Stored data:

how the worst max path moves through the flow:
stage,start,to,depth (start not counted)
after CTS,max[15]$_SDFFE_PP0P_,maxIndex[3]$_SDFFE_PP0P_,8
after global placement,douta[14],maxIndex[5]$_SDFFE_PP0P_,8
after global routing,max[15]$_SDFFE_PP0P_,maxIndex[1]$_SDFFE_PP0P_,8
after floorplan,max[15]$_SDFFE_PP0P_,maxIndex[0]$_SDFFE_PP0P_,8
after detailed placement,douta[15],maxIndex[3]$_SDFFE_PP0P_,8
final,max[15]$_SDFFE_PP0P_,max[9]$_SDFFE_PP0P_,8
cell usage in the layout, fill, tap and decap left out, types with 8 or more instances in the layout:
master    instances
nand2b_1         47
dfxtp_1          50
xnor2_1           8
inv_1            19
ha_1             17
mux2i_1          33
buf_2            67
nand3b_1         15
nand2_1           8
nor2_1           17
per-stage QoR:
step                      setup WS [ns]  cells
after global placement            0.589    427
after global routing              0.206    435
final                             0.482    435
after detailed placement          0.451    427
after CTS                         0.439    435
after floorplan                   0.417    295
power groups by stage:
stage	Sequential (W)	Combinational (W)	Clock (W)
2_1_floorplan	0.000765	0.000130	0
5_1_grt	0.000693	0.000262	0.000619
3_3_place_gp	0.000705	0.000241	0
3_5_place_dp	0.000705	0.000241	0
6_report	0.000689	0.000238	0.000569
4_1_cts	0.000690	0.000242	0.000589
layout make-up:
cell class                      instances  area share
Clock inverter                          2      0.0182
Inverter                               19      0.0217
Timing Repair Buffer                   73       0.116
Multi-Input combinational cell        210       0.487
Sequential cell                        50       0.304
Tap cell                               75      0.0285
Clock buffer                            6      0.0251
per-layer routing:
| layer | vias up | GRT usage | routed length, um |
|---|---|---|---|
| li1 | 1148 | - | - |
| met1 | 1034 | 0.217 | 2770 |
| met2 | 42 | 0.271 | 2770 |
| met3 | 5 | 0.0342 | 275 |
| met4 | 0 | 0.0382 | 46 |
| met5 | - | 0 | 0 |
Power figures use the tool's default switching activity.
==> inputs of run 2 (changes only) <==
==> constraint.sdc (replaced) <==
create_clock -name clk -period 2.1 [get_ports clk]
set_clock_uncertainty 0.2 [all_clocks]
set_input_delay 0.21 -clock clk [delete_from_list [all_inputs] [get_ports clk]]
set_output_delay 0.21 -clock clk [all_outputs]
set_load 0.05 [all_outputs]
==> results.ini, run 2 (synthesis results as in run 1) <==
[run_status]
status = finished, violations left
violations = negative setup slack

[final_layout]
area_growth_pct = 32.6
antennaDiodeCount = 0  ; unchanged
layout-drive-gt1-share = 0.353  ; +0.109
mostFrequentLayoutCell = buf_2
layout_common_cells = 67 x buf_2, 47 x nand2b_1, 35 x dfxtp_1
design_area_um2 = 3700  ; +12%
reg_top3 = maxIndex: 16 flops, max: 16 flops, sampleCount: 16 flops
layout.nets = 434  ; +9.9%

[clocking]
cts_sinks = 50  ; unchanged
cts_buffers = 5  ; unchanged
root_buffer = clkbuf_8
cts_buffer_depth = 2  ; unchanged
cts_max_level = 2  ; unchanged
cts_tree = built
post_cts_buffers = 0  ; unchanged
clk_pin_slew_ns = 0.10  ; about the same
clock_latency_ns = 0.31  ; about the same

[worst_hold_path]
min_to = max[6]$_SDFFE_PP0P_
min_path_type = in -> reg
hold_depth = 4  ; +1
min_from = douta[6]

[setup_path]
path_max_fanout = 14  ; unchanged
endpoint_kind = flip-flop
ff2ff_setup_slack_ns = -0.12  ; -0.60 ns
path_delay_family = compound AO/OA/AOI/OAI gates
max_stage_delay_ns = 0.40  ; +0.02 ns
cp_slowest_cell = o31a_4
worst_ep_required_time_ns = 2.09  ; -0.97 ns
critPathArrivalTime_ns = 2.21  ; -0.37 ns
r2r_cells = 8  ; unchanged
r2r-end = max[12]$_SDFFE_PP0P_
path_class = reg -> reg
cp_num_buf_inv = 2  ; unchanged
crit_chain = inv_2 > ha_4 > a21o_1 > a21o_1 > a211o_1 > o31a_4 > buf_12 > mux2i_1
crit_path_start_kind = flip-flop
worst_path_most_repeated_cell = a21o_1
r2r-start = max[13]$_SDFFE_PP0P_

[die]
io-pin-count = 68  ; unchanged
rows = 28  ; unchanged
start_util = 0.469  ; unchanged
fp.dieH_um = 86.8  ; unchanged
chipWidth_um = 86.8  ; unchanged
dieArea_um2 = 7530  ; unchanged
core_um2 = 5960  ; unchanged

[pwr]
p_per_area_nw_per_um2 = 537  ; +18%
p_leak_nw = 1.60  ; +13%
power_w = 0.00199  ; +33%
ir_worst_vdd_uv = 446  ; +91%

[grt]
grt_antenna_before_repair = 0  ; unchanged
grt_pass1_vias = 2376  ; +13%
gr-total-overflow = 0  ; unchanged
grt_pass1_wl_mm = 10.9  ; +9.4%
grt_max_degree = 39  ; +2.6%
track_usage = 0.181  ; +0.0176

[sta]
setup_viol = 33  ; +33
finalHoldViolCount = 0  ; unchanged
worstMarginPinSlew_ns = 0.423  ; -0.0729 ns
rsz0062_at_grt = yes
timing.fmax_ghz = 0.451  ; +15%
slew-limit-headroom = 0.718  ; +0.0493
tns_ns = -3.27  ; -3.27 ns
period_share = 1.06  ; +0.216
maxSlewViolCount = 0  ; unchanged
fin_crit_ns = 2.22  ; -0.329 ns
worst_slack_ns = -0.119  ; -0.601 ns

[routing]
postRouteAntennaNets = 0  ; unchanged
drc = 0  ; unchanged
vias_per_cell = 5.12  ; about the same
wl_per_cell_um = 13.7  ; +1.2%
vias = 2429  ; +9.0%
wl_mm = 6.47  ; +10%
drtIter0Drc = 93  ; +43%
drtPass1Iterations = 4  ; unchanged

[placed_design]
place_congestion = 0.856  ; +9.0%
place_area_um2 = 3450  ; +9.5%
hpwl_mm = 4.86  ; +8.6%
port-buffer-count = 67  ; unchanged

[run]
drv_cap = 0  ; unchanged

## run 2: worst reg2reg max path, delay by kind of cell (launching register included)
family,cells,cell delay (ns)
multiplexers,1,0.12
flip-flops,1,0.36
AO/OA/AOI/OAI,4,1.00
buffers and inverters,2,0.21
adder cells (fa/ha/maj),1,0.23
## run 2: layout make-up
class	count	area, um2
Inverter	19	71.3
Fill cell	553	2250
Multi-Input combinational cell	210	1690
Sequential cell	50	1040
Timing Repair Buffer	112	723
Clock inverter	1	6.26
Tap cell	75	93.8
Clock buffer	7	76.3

What the task requires | Quote every record above exactly.

Your response |
how the worst max path moves through the flow:
stage,start,to,depth (start not counted)
after CTS,max[15]$_SDFFE_PP0P_,maxIndex[3]$_SDFFE_PP0P_,8
after global placement,douta[14],maxIndex[5]$_SDFFE_PP0P_,8
after global routing,max[15]$_SDFFE_PP0P_,maxIndex[1]$_SDFFE_PP0P_,8
after floorplan,max[15]$_SDFFE_PP0P_,maxIndex[0]$_SDFFE_PP0P_,8
after detailed placement,douta[15],maxIndex[3]$_SDFFE_PP0P_,8
final,max[15]$_SDFFE_PP0P_,max[9]$_SDFFE_PP0P_,8
cell usage in the layout, fill, tap and decap left out, types with 8 or more instances in the layout:
master    instances
nand2b_1         47
dfxtp_1          50
xnor2_1           8
inv_1            19
ha_1             17
mux2i_1          33
buf_2            67
nand3b_1         15
nand2_1           8
nor2_1           17
per-stage QoR:
step                      setup WS [ns]  cells
after global placement            0.589    427
after global routing              0.206    435
final                             0.482    435
after detailed placement          0.451    427
after CTS                         0.439    435
after floorplan                   0.417    295
power groups by stage:
stage	Sequential (W)	Combinational (W)	Clock (W)
2_1_floorplan	0.000765	0.000130	0
5_1_grt	0.000693	0.000262	0.000619
3_3_place_gp	0.000705	0.000241	0
3_5_place_dp	0.000705	0.000241	0
6_report	0.000689	0.000238	0.000569
4_1_cts	0.000690	0.000242	0.000589
layout make-up:
cell class                      instances  area share
Clock inverter                          2      0.0182
Inverter                               19      0.0217
Timing Repair Buffer                   73       0.116
Multi-Input combinational cell        210       0.487
Sequential cell                        50       0.304
Tap cell                               75      0.0285
Clock buffer                            6      0.0251
per-layer routing:
| layer | vias up | GRT usage | routed length, um |
|---|---|---|---|
| li1 | 1148 | - | - |
| met1 | 1034 | 0.217 | 2770 |
| met2 | 42 | 0.271 | 2770 |
| met3 | 5 | 0.0342 | 275 |
| met4 | 0 | 0.0382 | 46 |
| met5 | - | 0 | 0 |
Power figures use the tool's default switching activity.
==> inputs of run 2 (changes only) <==
==> constraint.sdc (replaced) <==
create_clock -name clk -period 2.1 [get_ports clk]
set_clock_uncertainty 0.2 [all_clocks]
set_input_delay 0.21 -clock clk [delete_from_list [all_inputs] [get_ports clk]]
set_output_delay 0.21 -clock clk [all_outputs]
set_load 0.05 [all_outputs]
==> results.ini, run 2 (synthesis results as in run 1) <==
[run_status]
status = finished, violations left
violations = negative setup slack

[final_layout]
area_growth_pct = 32.6
antennaDiodeCount = 0  ; unchanged
layout-drive-gt1-share = 0.353  ; +0.109
mostFrequentLayoutCell = buf_2
layout_common_cells = 67 x buf_2, 47 x nand2b_1, 35 x dfxtp_1
design_area_um2 = 3700  ; +12%
reg_top3 = maxIndex: 16 flops, max: 16 flops, sampleCount: 16 flops
layout.nets = 434  ; +9.9%

[clocking]
cts_sinks = 50  ; unchanged
cts_buffers = 5  ; unchanged
root_buffer = clkbuf_8
cts_buffer_depth = 2  ; unchanged
cts_max_level = 2  ; unchanged
cts_tree = built
post_cts_buffers = 0  ; unchanged
clk_pin_slew_ns = 0.10  ; about the same
clock_latency_ns = 0.31  ; about the same

[worst_hold_path]
min_to = max[6]$_SDFFE_PP0P_
min_path_type = in -> reg
hold_depth = 4  ; +1
min_from = douta[6]

[setup_path]
path_max_fanout = 14  ; unchanged
endpoint_kind = flip-flop
ff2ff_setup_slack_ns = -0.12  ; -0.60 ns
path_delay_family = compound AO/OA/AOI/OAI gates
max_stage_delay_ns = 0.40  ; +0.02 ns
cp_slowest_cell = o31a_4
worst_ep_required_time_ns = 2.09  ; -0.97 ns
critPathArrivalTime_ns = 2.21  ; -0.37 ns
r2r_cells = 8  ; unchanged
r2r-end = max[12]$_SDFFE_PP0P_
path_class = reg -> reg
cp_num_buf_inv = 2  ; unchanged
crit_chain = inv_2 > ha_4 > a21o_1 > a21o_1 > a211o_1 > o31a_4 > buf_12 > mux2i_1
crit_path_start_kind = flip-flop
worst_path_most_repeated_cell = a21o_1
r2r-start = max[13]$_SDFFE_PP0P_

[die]
io-pin-count = 68  ; unchanged
rows = 28  ; unchanged
start_util = 0.469  ; unchanged
fp.dieH_um = 86.8  ; unchanged
chipWidth_um = 86.8  ; unchanged
dieArea_um2 = 7530  ; unchanged
core_um2 = 5960  ; unchanged

[pwr]
p_per_area_nw_per_um2 = 537  ; +18%
p_leak_nw = 1.60  ; +13%
power_w = 0.00199  ; +33%
ir_worst_vdd_uv = 446  ; +91%

[grt]
grt_antenna_before_repair = 0  ; unchanged
grt_pass1_vias = 2376  ; +13%
gr-total-overflow = 0  ; unchanged
grt_pass1_wl_mm = 10.9  ; +9.4%
grt_max_degree = 39  ; +2.6%
track_usage = 0.181  ; +0.0176

[sta]
setup_viol = 33  ; +33
finalHoldViolCount = 0  ; unchanged
worstMarginPinSlew_ns = 0.423  ; -0.0729 ns
rsz0062_at_grt = yes
timing.fmax_ghz = 0.451  ; +15%
slew-limit-headroom = 0.718  ; +0.0493
tns_ns = -3.27  ; -3.27 ns
period_share = 1.06  ; +0.216
maxSlewViolCount = 0  ; unchanged
fin_crit_ns = 2.22  ; -0.329 ns
worst_slack_ns = -0.119  ; -0.601 ns

[routing]
postRouteAntennaNets = 0  ; unchanged
drc = 0  ; unchanged
vias_per_cell = 5.12  ; about the same
wl_per_cell_um = 13.7  ; +1.2%
vias = 2429  ; +9.0%
wl_mm = 6.47  ; +10%
drtIter0Drc = 93  ; +43%
drtPass1Iterations = 4  ; unchanged

[placed_design]
place_congestion = 0.856  ; +9.0%
place_area_um2 = 3450  ; +9.5%
hpwl_mm = 4.86  ; +8.6%
port-buffer-count = 67  ; unchanged

[run]
drv_cap = 0  ; unchanged

## run 2: worst reg2reg max path, delay by kind of cell (launching register included)
family,cells,cell delay (ns)
multiplexers,1,0.12
flip-flops,1,0.36
AO/OA/AOI/OAI,4,1.00
buffers and inverters,2,0.21
adder cells (fa/ha/maj),1,0.23
## run 2: layout make-up
class	count	area, um2
Inverter	19	71.3
Fill cell	553	2250
Multi-Input combinational cell	210	1690
Sequential cell	50	1040
Timing Repair Buffer	112	723
Clock inverter	1	6.26
Tap cell	75	93.8
Clock buffer	7	76.3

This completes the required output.